Distance theology degree
Natalie Cole talks about new jazz album, long-distance marriage reaching new `plateau' in life - Cover Story
Natalie Cole is back on the music charts after a three-year absence with a new jazz album. And she's a wife again, celebrating her one-year anniversary to Bishop Kenneth H. Dupree.
Ask a Woman Who Knows is Cole's first album on Verve Records. For the album, she chose a number of little-known, mostly jazz tunes by such artists as Dinah Washington, Dee Dee Warwick, Carmen MacRae, Ella Fitzgerald, Sarah Vaughan and Barbra Streisand. The title cut of the album, Ask a Woman Who Knows, is a tune described as an obscure Dinah Washington classic.

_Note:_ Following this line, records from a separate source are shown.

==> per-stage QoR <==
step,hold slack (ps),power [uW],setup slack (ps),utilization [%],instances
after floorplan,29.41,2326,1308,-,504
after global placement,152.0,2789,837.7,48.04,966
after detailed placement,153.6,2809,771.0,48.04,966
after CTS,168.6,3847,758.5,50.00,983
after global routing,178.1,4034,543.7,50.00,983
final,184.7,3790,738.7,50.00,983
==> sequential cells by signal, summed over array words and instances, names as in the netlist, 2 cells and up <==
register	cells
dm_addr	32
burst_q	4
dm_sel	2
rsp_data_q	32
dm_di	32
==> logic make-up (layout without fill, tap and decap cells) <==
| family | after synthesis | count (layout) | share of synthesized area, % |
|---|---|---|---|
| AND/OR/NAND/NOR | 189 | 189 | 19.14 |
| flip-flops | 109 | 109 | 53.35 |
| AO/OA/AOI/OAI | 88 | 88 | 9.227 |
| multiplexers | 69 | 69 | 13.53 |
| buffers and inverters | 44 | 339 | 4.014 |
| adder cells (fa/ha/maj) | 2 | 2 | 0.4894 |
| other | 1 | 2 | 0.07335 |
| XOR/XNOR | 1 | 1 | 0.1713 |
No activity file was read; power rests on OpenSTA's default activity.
File: config.mk
export PLATFORM = sky130hd
export DESIGN_NAME = bullet_slot_ctrl
export DESIGN_NICKNAME = d
export VERILOG_FILES = /design/src/rtl/bullet_slot_ctrl.sv
export SDC_FILE = /design/constraint.sdc
export NUM_CORES = 1
export LEC_CHECK = 0
export BUFFER_PORTS_ARGS = -buffer_cell sky130_fd_sc_hd__buf_2
export CORE_ASPECT_RATIO = 0.8
export CORE_MARGIN = 1
export CORE_UTILIZATION = 49
export CTS_CLUSTER_DIAMETER = 60
export DETAILED_ROUTE_END_ITERATION = 6
export HOLD_SLACK_MARGIN = 0.08
export PLACE_DENSITY = 0.89
export SKIP_CTS_REPAIR_TIMING = 1
export SLEW_MARGIN = 10
export SYNTH_ARGS = -nofsm -noshare
export SYNTH_HDL_FRONTEND = slang
export SYNTH_SLANG_ARGS = --single-unit
File: constraint.sdc
create_clock -name clk -period 2.8 [get_ports clk]
set_input_delay 0.42 -clock clk [delete_from_list [all_inputs] [get_ports clk]]
set_output_delay 0.42 -clock clk [all_outputs]
set_load 0.02 [all_outputs]
## src/rtl/csr_irq_ctrl.sv

```systemverilog
`default_nettype none
// ============================================================================
//  Module   : csr_irq_ctrl
//  Purpose  : CSR-mapped interrupt controller. Latches edge/level requests
//             from COUNT sources, masks them with an enable register and
//             drives one registered irq to the core. Fixed priority (lowest
//             index wins) with a claim/complete handshake through CSRs.
//             CSR map: BASE_ADDR = PENDING, +1 = ENABLE, +2 = CLAIM.
//  Options  : CSR_IRQ_CTRL_SWTRIG_EN - set on PENDING triggers edge sources
//             from software.
//  Revision : 1.0 - initial release
// ============================================================================
module csr_irq_ctrl #(
    parameter logic [11:0]      BASE_ADDR = 12'hbc4,
    parameter int               COUNT     = 8,
    parameter logic [COUNT-1:0] EDGE_MASK = {COUNT{1'b0}}
) (
    input  logic             clk,
    input  logic             rstn,
    input  logic             read,
    input  logic [2:0]       modify,
    input  logic [31:0]      wdata,
    input  logic [11:0]      addr,
    output logic [31:0]      rdata,
    output logic             valid,
    input  logic [COUNT-1:0] src,
    output logic             irq,
    output logic             AVOID_WARNING
);

    localparam logic [11:0] ADDR_PEND  = BASE_ADDR;
    localparam logic [11:0] ADDR_EN    = BASE_ADDR + 12'd1;
    localparam logic [11:0] ADDR_CLAIM = BASE_ADDR + 12'd2;

    localparam logic [2:0]  MOD_WRITE  = 3'b001;
    localparam logic [2:0]  MOD_SET    = 3'b010;
    localparam logic [2:0]  MOD_CLEAR  = 3'b011;

    // Registered address decode
    logic q_en_pend;
    logic q_en_en;
    logic q_en_claim;

    // Source history and controller state
    logic [COUNT-1:0] q_src_prev;
    logic [COUNT-1:0] pending;
    logic [COUNT-1:0] enable;
    logic [COUNT-1:0] inservice;

    // Combinational helpers
    logic [COUNT-1:0] edges;
    logic [COUNT-1:0] active;
    logic [COUNT-1:0] claim_onehot;
    logic [4:0]       claim_idx;
    logic             claim_hit;
    logic             claim_take;
    logic [COUNT-1:0] complete_mask;
    logic [COUNT-1:0] pend_clr;
    logic [COUNT-1:0] sw_set;
    logic [COUNT-1:0] pending_next;
    logic [COUNT-1:0] inservice_next;
    logic [COUNT-1:0] enable_next;

    assign edges  = src & ~q_src_prev & EDGE_MASK;
    assign active = pending & enable & ~inservice;

    // Address decode registered one cycle ahead of the data phase
    always_ff @(posedge clk) begin
        if (!rstn) begin
            q_en_pend  <= 1'b0;
            q_en_en    <= 1'b0;
            q_en_claim <= 1'b0;
        end else begin
            q_en_pend  <= (addr == ADDR_PEND);
            q_en_en    <= (addr == ADDR_EN);
            q_en_claim <= (addr == ADDR_CLAIM);
        end
    end

    // Priority pick: lowest-index active source
    always_comb begin
        claim_onehot = '0;
        claim_idx    = 5'd0;
        claim_hit    = 1'b0;
        for (int i = 0; i < COUNT; i++) begin
            if (active[i] && !claim_hit) begin
                claim_hit       = 1'b1;
                claim_onehot[i] = 1'b1;
                claim_idx       = 5'(i);
            end
        end
    end

    assign claim_take = q_en_claim & read & claim_hit;

    // Complete decode: wdata is a 1-based source id, out-of-range ids match nothing
    always_comb begin
        complete_mask = '0;
        if (q_en_claim && (modify == MOD_WRITE)) begin
            for (int i = 0; i < COUNT; i++) begin
                if (wdata == 32'(i + 1)) begin
                    complete_mask[i] = 1'b1;
                end
            end
        end
    end

    // Software clear only reaches edge-triggered bits
    assign pend_clr = (q_en_pend && (modify == MOD_CLEAR)) ?
                      (wdata[COUNT-1:0] & EDGE_MASK) : '0;

`ifdef CSR_IRQ_CTRL_SWTRIG_EN
    // Software trigger on edge sources, merged with hardware edges
    assign sw_set = (q_en_pend && (modify == MOD_SET)) ?
                    (wdata[COUNT-1:0] & EDGE_MASK) : '0;
`else
    assign sw_set = '0;
`endif

    // Next pending: edge bits keep/clear/set (new edge wins), level bits follow src
    always_comb begin
        pending_next = pending & ~pend_clr;
        if (claim_take) begin
            pending_next = pending_next & ~claim_onehot;
        end
        pending_next = ((pending_next | edges | sw_set) & EDGE_MASK) | (src & ~EDGE_MASK);
    end

    // Next in-service: complete clears first, claim set wins on the same source
    always_comb begin
        inservice_next = inservice & ~complete_mask;
        if (claim_take) begin
            inservice_next = inservice_next | claim_onehot;
        end
    end

    // Next enable: write/set/clear on the low COUNT bits
    always_comb begin
        enable_next = enable;
        if (q_en_en) begin
            case (modify)
                MOD_WRITE: enable_next = wdata[COUNT-1:0];
                MOD_SET:   enable_next = enable | wdata[COUNT-1:0];
                MOD_CLEAR: enable_next = enable & ~wdata[COUNT-1:0];
                default:   enable_next = enable;
            endcase
        end
    end

    // Controller state registers and registered irq
    always_ff @(posedge clk) begin
        if (!rstn) begin
            q_src_prev <= '0;
            pending    <= '0;
            enable     <= '0;
            inservice  <= '0;
            irq        <= 1'b0;
        end else begin
            q_src_prev <= src;
            pending    <= pending_next;
            enable     <= enable_next;
            inservice  <= inservice_next;
            irq        <= |active;
        end
    end

    // CSR read mux, zero when this block is not addressed
    always_comb begin
        rdata = 32'd0;
        if (q_en_pend) begin
            rdata[COUNT-1:0] = pending;
        end else if (q_en_en) begin
            rdata[COUNT-1:0] = enable;
        end else if (q_en_claim) begin
            if (read) begin
                rdata = claim_hit ? ({27'd0, claim_idx} + 32'd1) : 32'd0;
            end else begin
                rdata[31] = |inservice;
            end
        end
    end

    assign valid         = q_en_pend | q_en_en | q_en_claim;
    assign AVOID_WARNING = |wdata[31:COUNT];

endmodule
`default_nettype wire

```

## config.mk

```make
export PLATFORM = sky130hd
export DESIGN_NAME = csr_irq_ctrl
export DESIGN_NICKNAME = d
export VERILOG_FILES = /design/src/rtl/csr_irq_ctrl.sv
export SDC_FILE = /design/constraint.sdc
export NUM_CORES = 1
export LEC_CHECK = 0
export CAP_MARGIN = 20
export CELL_PAD_IN_SITES_DETAIL_PLACEMENT = 1
export CELL_PAD_IN_SITES_GLOBAL_PLACEMENT = 2
export CORE_UTILIZATION = 21
export CTS_BUF_LIST = sky130_fd_sc_hd__clkbuf_4
export DETAILED_ROUTE_END_ITERATION = 12
export PLACE_DENSITY = 0.83
export SETUP_SLACK_MARGIN = 0.4
export SLEW_MARGIN = 20
export SYNTH_ARGS = -nofsm -noshare
export SYNTH_HDL_FRONTEND = slang
export SYNTH_SLANG_ARGS = --single-unit
```

## constraint.sdc

```tcl
create_clock -name clk -period 2.2 [get_ports clk]
set_input_delay 0.33 -clock clk [delete_from_list [all_inputs] [get_ports clk]]
set_output_delay 0.33 -clock clk [all_outputs]
set_load 0.02 [all_outputs]
```

==> results.toml <==
[status]
status = "finished, violations left"
violations = "negative setup slack"

[finish]
areaGrowthSynthToFinish_pct = 77.82
drive_gt1_share_pct = 34.92
insertedDiodeCount = 0
finalNetCount = 418
n_fill_cell = 1004
stdcell_count = 463

[yosys]
ys_ff_latch = 28
synth_edf_count = 0
synth_cell_types = 45
synth-simple-area-share_pct = 39.68
netlist_instances = 232
async_flop_share_pct = 0
synth_xor_area_share_pct = 0.4899
syn-mean-instance-area_um2 = 7.707
synth-compound-area-share_pct = 15.61
synth_top_family_by_area = "simple AND/OR/NAND/NOR gates"
seq_area_frac_synth_pct = 31.35
synthAdderAreaFrac_pct = 0.6998
yosysWarnings = 0
synthFlopType = "dfxtp_1"
synth.mux.area_fraction_pct = 0
synth_area_um2 = 1788

[die]
dieWidth_um = 94.27
die_h_um = 94.27
rows = 33
initial_core_util_pct = 21.76
design.core.area_um2 = 8217
die-area_um2 = 8887
ios = 93

[setup_path]
worstPathCellList = "and3b_2 > nor4b_1 > buf_4 > a211oi_2 > nand2_1 > ha_1 > xnor2_1 > o32ai_2 > buf_4"
cpPeakStageDelay_ns = 0.46
slowest_stage = "nor4b_1"
start_kind = "register"
critPathArrivalTime_ns = 2.38
cp.required_ns = 1.87
endpoint_kind = "output pin"
crit-reg2reg-launch = "inservice[0]$_SDFF_PN0_"
reg2reg_depth = 7
rrSetupSlack_ns = 0.44
cp_max_fo = 4
r2r-end = "inservice[2]$_SDFF_PN0_"
crit_top_cell = "buf_4"
crit_type = "register to output pin"

[placement]
dp_hpwl_um = 5588
port_buffers = 69
numPlacedInstances = 444
place_congestion = 0.8727

[routing]
ant_nets = 0
vias_per_cell = 4.616
drc_errors = 0
via_count = 2137
routed_wirelength_um = 6971
drtIter0Drc = 69
dr.pass1.iters = 4
wl_per_cell_um = 15.06

[clock_network]
clock_sinks = 28
clk-insertion-delay-late_ns = 0.34
clock_path_buffers = 2
cts_tree = "yes"
htreeDepth = 1
cts_buffers = 3
clock-root-buffer = "clkbuf_4"
path_clk_slew_ns = 0.16

[power]
total_leakage_power_nw = 1.330
peakVddDrop_v = 0.0001659
power_density_nw_per_um2 = 293.2
switching_power_uw = 253.0
p_seq_share_pct = 55.5
internal_power_uw = 679.1
sw_frac_of_total_pct = 27.14
p_clk_share_pct = 24.0
pwr-share-comb_pct = 20.6

[global_routing]
grt_max_degree = 20
grt_first_pass_wirelength_um = 10490
antenna_found_initial = 0
grt_pass1_vias = 2165
grt.total_usage_pct = 15.36
gr-total-overflow = 0

[timing]
fin_tns_setup_ns = -1.382
final_hold_viol_count = 0
period_share_pct = 123.3
timing.final.max_slew_violations = 0
worst_pin_slew_ns = 0.4916
slew_headroom_pct = 66.93
period_needed_ns = 2.712
fin_ws_ns = -0.5120
finClkSkew_ns = 0.007414
setup_viol = 4
rsz0062_at_grt = "yes"
fmax_mhz = 368.7

[worst_hold_path]
hold_depth = 2
min_path_type = "input pin to register"
hold_end = "pending[3]$_SDFF_PN0_"
holdCritStartpoint = "src[3]"

[flow_run]
maxCapViolations = 0
## sequential cells by signal, indices dropped and copies added (netlist names)
signal      flops
enable          8
inservice       8
irq             1
pending         8
q_en_claim      1
q_en_en         1
q_en_pend       1
## per-stage QoR
step / area (µm²) / hold slack (ns) / total power [mW] / util [%] / worst slack [ns]
6_report: 3179 / 0.5579 / 0.9321 / 38.69 / -0.5120
5_1_grt: 3179 / 0.5379 / 0.9762 / 38.69 / -0.6315
4_1_cts: 3013 / 0.5540 / 0.9392 / 36.67 / -0.3839
3_5_place_dp: 2867 / 0.5906 / 0.7211 / 34.89 / -0.4953
3_3_place_gp: 2867 / 0.5741 / 0.7160 / 34.89 / -0.4180
2_1_floorplan: 1886 / 0.4058 / 0.6227 / - / 0.06148
File: src/rtl/ccff_bitstream_loader.sv
// Configuration-chain loader: serialises a valid/ready word stream onto ccff_head,
// gates the chain clock so it shifts only on real bits, then recirculates the chain
// once through ccff_tail and compares a CRC of what came out with a CRC of what went in.
module ccff_bitstream_loader #(
  parameter  int CHAIN_LEN = 48,
  parameter  int WORD_W    = 8,
  localparam int CNT_W     = $clog2(CHAIN_LEN + 1)
) (
  input  logic              prog_clk,
  input  logic              pReset,
  input  logic              start,
  input  logic [WORD_W-1:0] bs_data,
  input  logic              bs_valid,
  output logic              bs_ready,
  output logic              ccff_head,
  input  logic              ccff_tail,
  output logic              prog_clk_en,
  output logic              busy,
  output logic              done,
  output logic              error
);

  localparam int WC_W = $clog2(WORD_W + 1);

  typedef enum logic [2:0] {
    S_IDLE,
    S_LOAD,
    S_VERIFY,
    S_CHECK,
    S_DONE,
    S_ERROR
  } state_t;

  state_t            state;
  logic [CNT_W-1:0]  bits_left;   // LOAD: bits still to present; VERIFY: enables still to issue
  logic [WC_W-1:0]   word_left;   // bits of the current word not yet presented
  logic [WORD_W-1:0] shreg;       // remaining bits of the current word, MSB first
  logic              head_bit;    // registered bit presented to the chain head
  logic [15:0]       crc_load;
  logic [15:0]       crc_chk;

  // One CRC-16-CCITT step (poly 0x1021), one bit at a time.
  function automatic logic [15:0] crc_step(input logic [15:0] c, input logic b);
    logic fb;
    fb = c[15] ^ b;
    crc_step = {c[14:0], 1'b0} ^ (fb ? 16'h1021 : 16'h0000);
  endfunction

  // A new word is taken only when the previous one is fully presented and bits remain.
  assign bs_ready  = (state == S_LOAD) && (word_left == '0) && (bits_left != '0);
  // During verification the chain feeds back on itself so its contents survive.
  assign ccff_head = (state == S_VERIFY) ? ccff_tail : head_bit;

  // Controller: sequencing, serialisation, clock gating and both CRCs.
  always_ff @(posedge prog_clk or negedge pReset) begin
    if (!pReset) begin
      state       <= S_IDLE;
      bits_left   <= '0;
      word_left   <= '0;
      shreg       <= '0;
      head_bit    <= 1'b0;
      prog_clk_en <= 1'b0;
      crc_load    <= '0;
      crc_chk     <= '0;
      busy        <= 1'b0;
      done        <= 1'b0;
      error       <= 1'b0;
    end else begin
      case (state)
        S_IDLE, S_DONE, S_ERROR: begin
          if (start) begin
            state       <= S_LOAD;
            busy        <= 1'b1;
            done        <= 1'b0;
            error       <= 1'b0;
            bits_left   <= CNT_W'(CHAIN_LEN);
            word_left   <= '0;
            shreg       <= '0;
            prog_clk_en <= 1'b0;
            crc_load    <= 16'hFFFF;
            crc_chk     <= 16'hFFFF;
          end
        end

        S_LOAD: begin
          if (bits_left == '0) begin
            // Last bit shifts in on this edge; any unused word bits are dropped.
            state       <= S_VERIFY;
            prog_clk_en <= 1'b0;
            word_left   <= '0;
            bits_left   <= CNT_W'(CHAIN_LEN);
          end else if (word_left != '0) begin
            head_bit    <= shreg[WORD_W-1];
            shreg       <= shreg << 1;
            word_left   <= word_left - WC_W'(1);
            bits_left   <= bits_left - CNT_W'(1);
            prog_clk_en <= 1'b1;
            crc_load    <= crc_step(crc_load, shreg[WORD_W-1]);
          end else if (bs_valid) begin
            head_bit    <= bs_data[WORD_W-1];
            shreg       <= bs_data << 1;
            word_left   <= WC_W'(WORD_W - 1);
            bits_left   <= bits_left - CNT_W'(1);
            prog_clk_en <= 1'b1;
            crc_load    <= crc_step(crc_load, bs_data[WORD_W-1]);
          end else begin
            // Starved: hold the head bit and stop the chain clock.
            prog_clk_en <= 1'b0;
          end
        end

        S_VERIFY: begin
          if (prog_clk_en) begin
            crc_chk <= crc_step(crc_chk, ccff_tail);
          end
          if (bits_left != '0) begin
            prog_clk_en <= 1'b1;
            bits_left   <= bits_left - CNT_W'(1);
          end else begin
            prog_clk_en <= 1'b0;
            if (prog_clk_en) begin
              state <= S_CHECK;
            end
          end
        end

        S_CHECK: begin
          busy  <= 1'b0;
          done  <= (crc_chk == crc_load);
          error <= (crc_chk != crc_load);
          state <= (crc_chk == crc_load) ? S_DONE : S_ERROR;
        end

        default: state <= S_IDLE;
      endcase
    end
  end

endmodule
## src/rtl/run_ctrl_pkg.sv

```systemverilog
// Shared types and constants for the run controller.
package run_ctrl_pkg;

    typedef enum logic [2:0] {
        IDLE,
        INIT,
        RUN,
        DRAIN,
        DONE
    } run_state_t;

    localparam int unsigned CT_W_DEFAULT = 16;
    localparam int unsigned NUM_BASES    = 3;

    // Start addresses of the selectable programs
    localparam int unsigned PROG_BASE [NUM_BASES] = '{0, 128, 256};

    // Start address for a program index; indices outside the valid range map to 0
    function automatic int unsigned prog_base_of(input logic [1:0] sel,
                                                 input int unsigned num_progs);
        int unsigned base;
        case (sel)
            2'd0:    base = PROG_BASE[0];
            2'd1:    base = PROG_BASE[1];
            2'd2:    base = PROG_BASE[2];
            default: base = 0;
        endcase
        if (32'(sel) >= num_progs) begin
            base = 0;
        end
        return base;
    endfunction

endpackage

```

## src/rtl/sat_counter.sv

```systemverilog
// Saturating up-counter with synchronous clear.
module sat_counter #(
    parameter int unsigned W = 16
) (
    input  logic         clk,
    input  logic         clr,
    input  logic         inc,
    output logic [W-1:0] q
);

    // Count up on inc, stick at all-ones, clear has priority
    always_ff @(posedge clk) begin
        if (clr) begin
            q <= '0;
        end else if (inc && (q != '1)) begin
            q <= q + W'(1);
        end
    end

endmodule

```

## src/rtl/run_ctrl.sv

```systemverilog
// Run controller: selects the start PC, holds PC load for the init window,
// enables the core, drains memory writes after halt and flags completion.
module run_ctrl
    import run_ctrl_pkg::*;
#(
    parameter int unsigned PC_W        = 10,
    parameter int unsigned CT_W        = CT_W_DEFAULT,
    parameter int unsigned NUM_PROGS   = 3,
    parameter int unsigned INIT_CYCLES = 2,
    parameter int unsigned TIMEOUT     = 60000
) (
    input  logic            clk,
    input  logic            reset,
    input  logic [1:0]      prog_sel,
    input  logic            halt,
    input  logic            mem_busy,
    output logic [PC_W-1:0] start_pc,
    output logic            pc_load,
    output logic            core_en,
    output logic            done,
    output logic            timeout,
    output logic [CT_W-1:0] cycle_ct
);

    localparam int unsigned IW = (INIT_CYCLES > 1) ? $clog2(INIT_CYCLES) : 1;

    run_state_t    state;
    run_state_t    state_next;
    logic [IW-1:0] init_ct;
    logic          init_load;
    logic          init_dec;
    logic          latch_pc;
    logic          set_timeout;
    logic          ct_inc;

    // State register
    always_ff @(posedge clk) begin
        if (reset) begin
            state <= IDLE;
        end else begin
            state <= state_next;
        end
    end

    // Next-state decode and per-cycle strobes for the datapath
    always_comb begin
        state_next  = state;
        init_load   = 1'b0;
        init_dec    = 1'b0;
        latch_pc    = 1'b0;
        set_timeout = 1'b0;
        ct_inc      = 1'b0;
        case (state)
            IDLE: begin
                state_next = INIT;
                init_load  = 1'b1;
                latch_pc   = 1'b1;
            end
            INIT: begin
                if (init_ct == '0) begin
                    state_next = RUN;
                end else begin
                    init_dec = 1'b1;
                end
            end
            RUN: begin
                ct_inc = 1'b1;
                // Halt outranks a timeout landing on the same cycle
                if (halt) begin
                    state_next = DRAIN;
                end else if (cycle_ct == CT_W'(TIMEOUT - 1)) begin
                    state_next  = DONE;
                    set_timeout = 1'b1;
                end
            end
            DRAIN: begin
                if (!mem_busy) begin
                    state_next = DONE;
                end
            end
            DONE: begin
                state_next = DONE;
            end
            default: begin
                state_next = IDLE;
            end
        endcase
    end

    // Registered outputs, decoded from the next state so they align with it
    always_ff @(posedge clk) begin
        if (reset) begin
            start_pc <= '0;
            pc_load  <= 1'b0;
            core_en  <= 1'b0;
            done     <= 1'b0;
            timeout  <= 1'b0;
            init_ct  <= '0;
        end else begin
            pc_load <= (state_next == INIT);
            core_en <= (state_next == RUN);
            done    <= (state_next == DONE);
            if (set_timeout) begin
                timeout <= 1'b1;
            end
            if (latch_pc) begin
                start_pc <= PC_W'(prog_base_of(prog_sel, NUM_PROGS));
            end
            if (init_load) begin
                init_ct <= IW'(INIT_CYCLES - 1);
            end else if (init_dec) begin
                init_ct <= init_ct - IW'(1);
            end
        end
    end

    sat_counter #(
        .W(CT_W)
    ) u_cycle_ct (
        .clk (clk),
        .clr (reset),
        .inc (ct_inc),
        .q   (cycle_ct)
    );

endmodule

```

"It was fun for me to find things I'd never heard of," Cole told JET during a recent interview. "What was nice was that even though the songs are obscure, the artists who did them are not. My father did a bunch of songs that no one ever heard."
She went through 150 songs to decide which 12 to 14 would make it on the album. "I just sat and put them on my computer and started listening," she recalled. "They were quite interesting. If I liked it enough after the first minute, I would keep listening."
Besides selecting unique, rarely heard tunes, Cole used jazz legends such as Joe Sample, Roy Hargrove and Christian McBride to help out with Ask a Woman Who Knows. Her longtime friend Tommy LiPuma produced the album. Cole also enlisted the support of jazz vocalist Diana Krall. The two did the duet Better Than Anything.
"I saw her at Carnegie Hall and knew I wanted to work with her," Cole said. "I was really impressed with her grasp of jazz. She has great phrasing in her piano playing and it shows up in her singing."
Cole described the whole effort as "fun." "I didn't want to pick serious or too deep. The album is intimate. I love the fact that it lends itself to romantic settings. It's relaxed, but not too relaxed. It puts you in a nice place. It's about different aspects of love, not all gushy-gushy. There is no `Oh baby you left me and I just fell out.' That's why I love that first love song, I've Got Nothing Better To Do. The woman in the song is really mortified that they've broken up, but she's determined not to show it."
The biggest vocal challenges, she recalled, was making sure she did justice to the material of all those legends who recorded the songs initially. "We tried to keep the essence of what made the songs so special and bring them into a new realm."
In addition to the female artists who recorded some of the songs initially, Cole's new effort also features Michael Franks' tune Tell Me All About It and the Sergio Mendes composition So Many Stars with lyrics by Alan and Marilyn Bergman.
Her fans around the country are hearing Cole sing the songs from the new album as well as her previous musical efforts as she's been out on tour for months and will continue for the next few months.
The touring and recording hasn't interfered with her home life in both Los Angeles and Nashville. No, she said, she's in a wonderful place now emotionally and professionally. Next month, she and Kenneth H. Dupree, a Baptist bishop in Nashville, celebrate their one-year anniversary.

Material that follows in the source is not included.